- **Task objective**
Using only the records, tally the lines with "adder" in them and state that total by itself.

- **Material shown**
····················

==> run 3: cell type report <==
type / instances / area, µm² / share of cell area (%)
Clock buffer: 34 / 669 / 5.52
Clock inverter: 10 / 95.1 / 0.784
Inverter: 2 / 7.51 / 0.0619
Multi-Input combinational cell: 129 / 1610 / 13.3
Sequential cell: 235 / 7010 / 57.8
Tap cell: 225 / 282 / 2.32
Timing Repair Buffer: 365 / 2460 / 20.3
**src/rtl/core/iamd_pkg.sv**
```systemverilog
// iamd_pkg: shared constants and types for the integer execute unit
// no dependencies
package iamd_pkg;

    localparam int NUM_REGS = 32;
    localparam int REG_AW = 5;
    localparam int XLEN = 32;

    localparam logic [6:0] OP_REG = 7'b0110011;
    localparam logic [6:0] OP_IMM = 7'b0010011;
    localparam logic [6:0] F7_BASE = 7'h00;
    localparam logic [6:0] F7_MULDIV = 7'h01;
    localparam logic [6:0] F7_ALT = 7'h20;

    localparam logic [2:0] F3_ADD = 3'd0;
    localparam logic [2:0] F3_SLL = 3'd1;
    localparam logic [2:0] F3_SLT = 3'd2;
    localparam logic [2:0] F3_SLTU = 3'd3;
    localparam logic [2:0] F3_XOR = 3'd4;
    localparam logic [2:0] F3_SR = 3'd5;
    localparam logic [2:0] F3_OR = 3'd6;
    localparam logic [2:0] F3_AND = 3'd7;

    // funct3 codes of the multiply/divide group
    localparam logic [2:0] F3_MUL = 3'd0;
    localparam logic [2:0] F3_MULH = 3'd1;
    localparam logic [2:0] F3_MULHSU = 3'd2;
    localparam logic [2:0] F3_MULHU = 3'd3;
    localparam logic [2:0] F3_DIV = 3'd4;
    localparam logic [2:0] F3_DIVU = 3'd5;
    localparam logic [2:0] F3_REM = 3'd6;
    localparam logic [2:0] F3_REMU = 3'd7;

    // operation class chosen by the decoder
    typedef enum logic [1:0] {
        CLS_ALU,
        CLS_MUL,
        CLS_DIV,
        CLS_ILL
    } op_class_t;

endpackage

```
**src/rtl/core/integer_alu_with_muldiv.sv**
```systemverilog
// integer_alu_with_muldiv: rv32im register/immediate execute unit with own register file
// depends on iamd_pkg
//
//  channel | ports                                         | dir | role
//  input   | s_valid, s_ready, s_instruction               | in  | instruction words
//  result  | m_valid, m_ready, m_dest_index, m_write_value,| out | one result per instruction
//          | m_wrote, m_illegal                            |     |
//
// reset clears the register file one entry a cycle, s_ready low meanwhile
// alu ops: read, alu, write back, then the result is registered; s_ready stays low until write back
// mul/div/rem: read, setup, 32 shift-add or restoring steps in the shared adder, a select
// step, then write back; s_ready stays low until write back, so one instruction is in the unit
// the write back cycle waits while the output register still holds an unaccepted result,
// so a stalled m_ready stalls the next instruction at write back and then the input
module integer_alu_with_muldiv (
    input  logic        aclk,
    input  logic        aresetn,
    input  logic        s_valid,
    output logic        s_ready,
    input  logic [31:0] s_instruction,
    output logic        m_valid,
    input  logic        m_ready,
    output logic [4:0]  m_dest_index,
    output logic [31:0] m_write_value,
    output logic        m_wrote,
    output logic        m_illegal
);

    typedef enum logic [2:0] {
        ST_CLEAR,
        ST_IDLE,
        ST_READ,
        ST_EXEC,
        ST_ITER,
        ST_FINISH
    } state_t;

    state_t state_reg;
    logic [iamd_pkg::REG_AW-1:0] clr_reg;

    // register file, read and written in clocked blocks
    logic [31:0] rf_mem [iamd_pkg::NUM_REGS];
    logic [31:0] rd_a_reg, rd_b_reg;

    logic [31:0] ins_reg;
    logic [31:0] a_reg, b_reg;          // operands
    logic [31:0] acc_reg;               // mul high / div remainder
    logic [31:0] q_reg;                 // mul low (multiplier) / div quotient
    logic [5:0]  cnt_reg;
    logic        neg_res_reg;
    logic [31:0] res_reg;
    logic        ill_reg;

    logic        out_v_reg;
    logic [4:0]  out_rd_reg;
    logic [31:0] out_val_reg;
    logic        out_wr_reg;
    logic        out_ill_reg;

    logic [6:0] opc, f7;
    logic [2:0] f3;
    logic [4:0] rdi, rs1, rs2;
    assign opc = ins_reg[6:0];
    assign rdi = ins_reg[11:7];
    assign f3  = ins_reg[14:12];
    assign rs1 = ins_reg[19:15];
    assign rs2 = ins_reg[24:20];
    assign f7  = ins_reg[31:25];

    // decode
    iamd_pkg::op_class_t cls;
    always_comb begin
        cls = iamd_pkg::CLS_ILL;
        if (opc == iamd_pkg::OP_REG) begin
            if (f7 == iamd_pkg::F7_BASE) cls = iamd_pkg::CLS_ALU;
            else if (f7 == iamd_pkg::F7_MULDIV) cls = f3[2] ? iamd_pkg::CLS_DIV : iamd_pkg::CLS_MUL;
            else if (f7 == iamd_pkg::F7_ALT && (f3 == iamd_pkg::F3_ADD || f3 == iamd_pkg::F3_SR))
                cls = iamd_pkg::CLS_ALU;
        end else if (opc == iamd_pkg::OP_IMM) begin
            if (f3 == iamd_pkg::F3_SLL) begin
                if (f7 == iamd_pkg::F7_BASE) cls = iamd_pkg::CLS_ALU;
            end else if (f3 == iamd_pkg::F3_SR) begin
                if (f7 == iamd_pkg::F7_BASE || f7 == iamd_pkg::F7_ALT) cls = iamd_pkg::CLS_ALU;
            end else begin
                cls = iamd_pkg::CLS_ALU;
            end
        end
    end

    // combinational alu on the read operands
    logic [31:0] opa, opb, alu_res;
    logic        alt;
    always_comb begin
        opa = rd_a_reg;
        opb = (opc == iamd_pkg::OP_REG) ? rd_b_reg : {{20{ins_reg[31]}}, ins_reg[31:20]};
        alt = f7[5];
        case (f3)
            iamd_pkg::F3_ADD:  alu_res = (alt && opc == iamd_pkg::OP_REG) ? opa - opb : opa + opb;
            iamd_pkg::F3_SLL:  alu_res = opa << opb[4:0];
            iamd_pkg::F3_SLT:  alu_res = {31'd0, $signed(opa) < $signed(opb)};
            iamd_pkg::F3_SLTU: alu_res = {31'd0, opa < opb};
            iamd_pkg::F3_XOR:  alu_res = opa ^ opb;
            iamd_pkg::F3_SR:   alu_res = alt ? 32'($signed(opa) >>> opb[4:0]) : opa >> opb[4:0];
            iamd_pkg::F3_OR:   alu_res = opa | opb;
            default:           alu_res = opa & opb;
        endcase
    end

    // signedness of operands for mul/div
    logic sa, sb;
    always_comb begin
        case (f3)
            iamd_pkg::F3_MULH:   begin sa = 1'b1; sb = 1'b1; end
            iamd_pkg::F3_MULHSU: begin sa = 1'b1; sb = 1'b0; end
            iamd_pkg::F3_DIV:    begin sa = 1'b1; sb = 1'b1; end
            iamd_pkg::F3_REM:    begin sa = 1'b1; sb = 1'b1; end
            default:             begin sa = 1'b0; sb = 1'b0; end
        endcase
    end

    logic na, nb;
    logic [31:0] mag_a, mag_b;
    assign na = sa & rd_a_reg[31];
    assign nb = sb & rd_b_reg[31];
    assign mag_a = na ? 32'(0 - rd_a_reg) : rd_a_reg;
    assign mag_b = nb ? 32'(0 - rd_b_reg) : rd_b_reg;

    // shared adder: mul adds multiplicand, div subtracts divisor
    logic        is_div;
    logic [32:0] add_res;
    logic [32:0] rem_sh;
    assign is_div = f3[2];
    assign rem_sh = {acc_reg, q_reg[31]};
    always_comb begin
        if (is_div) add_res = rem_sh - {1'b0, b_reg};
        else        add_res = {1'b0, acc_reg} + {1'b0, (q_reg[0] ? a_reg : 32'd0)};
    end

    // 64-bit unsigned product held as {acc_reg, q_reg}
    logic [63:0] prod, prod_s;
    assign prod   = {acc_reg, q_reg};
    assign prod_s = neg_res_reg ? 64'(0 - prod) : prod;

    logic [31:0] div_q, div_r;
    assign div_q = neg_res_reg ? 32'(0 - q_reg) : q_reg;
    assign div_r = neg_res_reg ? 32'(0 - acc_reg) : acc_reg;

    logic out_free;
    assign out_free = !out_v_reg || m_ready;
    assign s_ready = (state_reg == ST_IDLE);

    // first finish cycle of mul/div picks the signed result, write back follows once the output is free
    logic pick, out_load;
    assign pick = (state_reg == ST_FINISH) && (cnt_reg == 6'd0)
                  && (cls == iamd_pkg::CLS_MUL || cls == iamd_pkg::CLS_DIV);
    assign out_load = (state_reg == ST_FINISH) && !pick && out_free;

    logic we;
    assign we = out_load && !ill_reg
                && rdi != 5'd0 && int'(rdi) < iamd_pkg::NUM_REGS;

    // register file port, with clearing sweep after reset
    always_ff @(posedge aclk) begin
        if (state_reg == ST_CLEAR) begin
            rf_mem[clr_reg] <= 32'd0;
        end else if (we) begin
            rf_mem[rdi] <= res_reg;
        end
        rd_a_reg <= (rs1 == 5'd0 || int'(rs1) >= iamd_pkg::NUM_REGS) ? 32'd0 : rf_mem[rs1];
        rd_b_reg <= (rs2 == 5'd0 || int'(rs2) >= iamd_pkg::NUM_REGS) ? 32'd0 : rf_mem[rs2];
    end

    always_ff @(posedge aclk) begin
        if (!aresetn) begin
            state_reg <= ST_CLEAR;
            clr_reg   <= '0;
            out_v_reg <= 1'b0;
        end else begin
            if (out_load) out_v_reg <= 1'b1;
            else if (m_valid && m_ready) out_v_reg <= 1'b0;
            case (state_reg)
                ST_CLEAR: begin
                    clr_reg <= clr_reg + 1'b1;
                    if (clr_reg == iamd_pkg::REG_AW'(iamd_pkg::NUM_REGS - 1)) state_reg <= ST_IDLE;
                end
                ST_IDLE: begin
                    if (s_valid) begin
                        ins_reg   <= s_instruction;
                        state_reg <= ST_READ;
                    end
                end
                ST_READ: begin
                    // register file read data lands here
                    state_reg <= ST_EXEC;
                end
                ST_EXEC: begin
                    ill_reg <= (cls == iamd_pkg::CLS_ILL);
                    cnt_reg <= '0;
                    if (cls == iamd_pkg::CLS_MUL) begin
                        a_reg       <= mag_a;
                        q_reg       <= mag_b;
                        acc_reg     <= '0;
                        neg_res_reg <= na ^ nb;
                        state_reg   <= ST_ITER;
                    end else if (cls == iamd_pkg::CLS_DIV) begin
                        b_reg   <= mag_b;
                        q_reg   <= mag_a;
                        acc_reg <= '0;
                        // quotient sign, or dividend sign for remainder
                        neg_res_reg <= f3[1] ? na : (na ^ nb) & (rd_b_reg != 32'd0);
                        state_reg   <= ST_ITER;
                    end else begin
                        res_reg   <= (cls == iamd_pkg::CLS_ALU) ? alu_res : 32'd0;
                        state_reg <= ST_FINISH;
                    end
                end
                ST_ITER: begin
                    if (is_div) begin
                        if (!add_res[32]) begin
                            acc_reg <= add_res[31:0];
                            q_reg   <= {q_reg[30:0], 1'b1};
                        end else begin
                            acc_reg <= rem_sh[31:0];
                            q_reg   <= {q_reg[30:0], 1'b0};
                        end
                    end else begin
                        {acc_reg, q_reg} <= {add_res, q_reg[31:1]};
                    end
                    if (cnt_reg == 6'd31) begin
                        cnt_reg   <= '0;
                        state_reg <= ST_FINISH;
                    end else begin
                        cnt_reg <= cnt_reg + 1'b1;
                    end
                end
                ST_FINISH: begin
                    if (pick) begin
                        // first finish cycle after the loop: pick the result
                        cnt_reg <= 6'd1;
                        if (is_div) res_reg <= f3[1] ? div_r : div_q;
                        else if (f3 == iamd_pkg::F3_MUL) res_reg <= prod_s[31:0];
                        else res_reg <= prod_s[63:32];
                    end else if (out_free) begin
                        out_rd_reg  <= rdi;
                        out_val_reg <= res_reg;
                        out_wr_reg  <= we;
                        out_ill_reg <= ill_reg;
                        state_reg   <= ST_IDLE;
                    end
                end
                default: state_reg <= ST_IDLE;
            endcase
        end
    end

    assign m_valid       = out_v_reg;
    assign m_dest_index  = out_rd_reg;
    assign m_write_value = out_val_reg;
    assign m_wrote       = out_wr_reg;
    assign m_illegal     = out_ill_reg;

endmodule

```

····················

- **Solution to this task**
2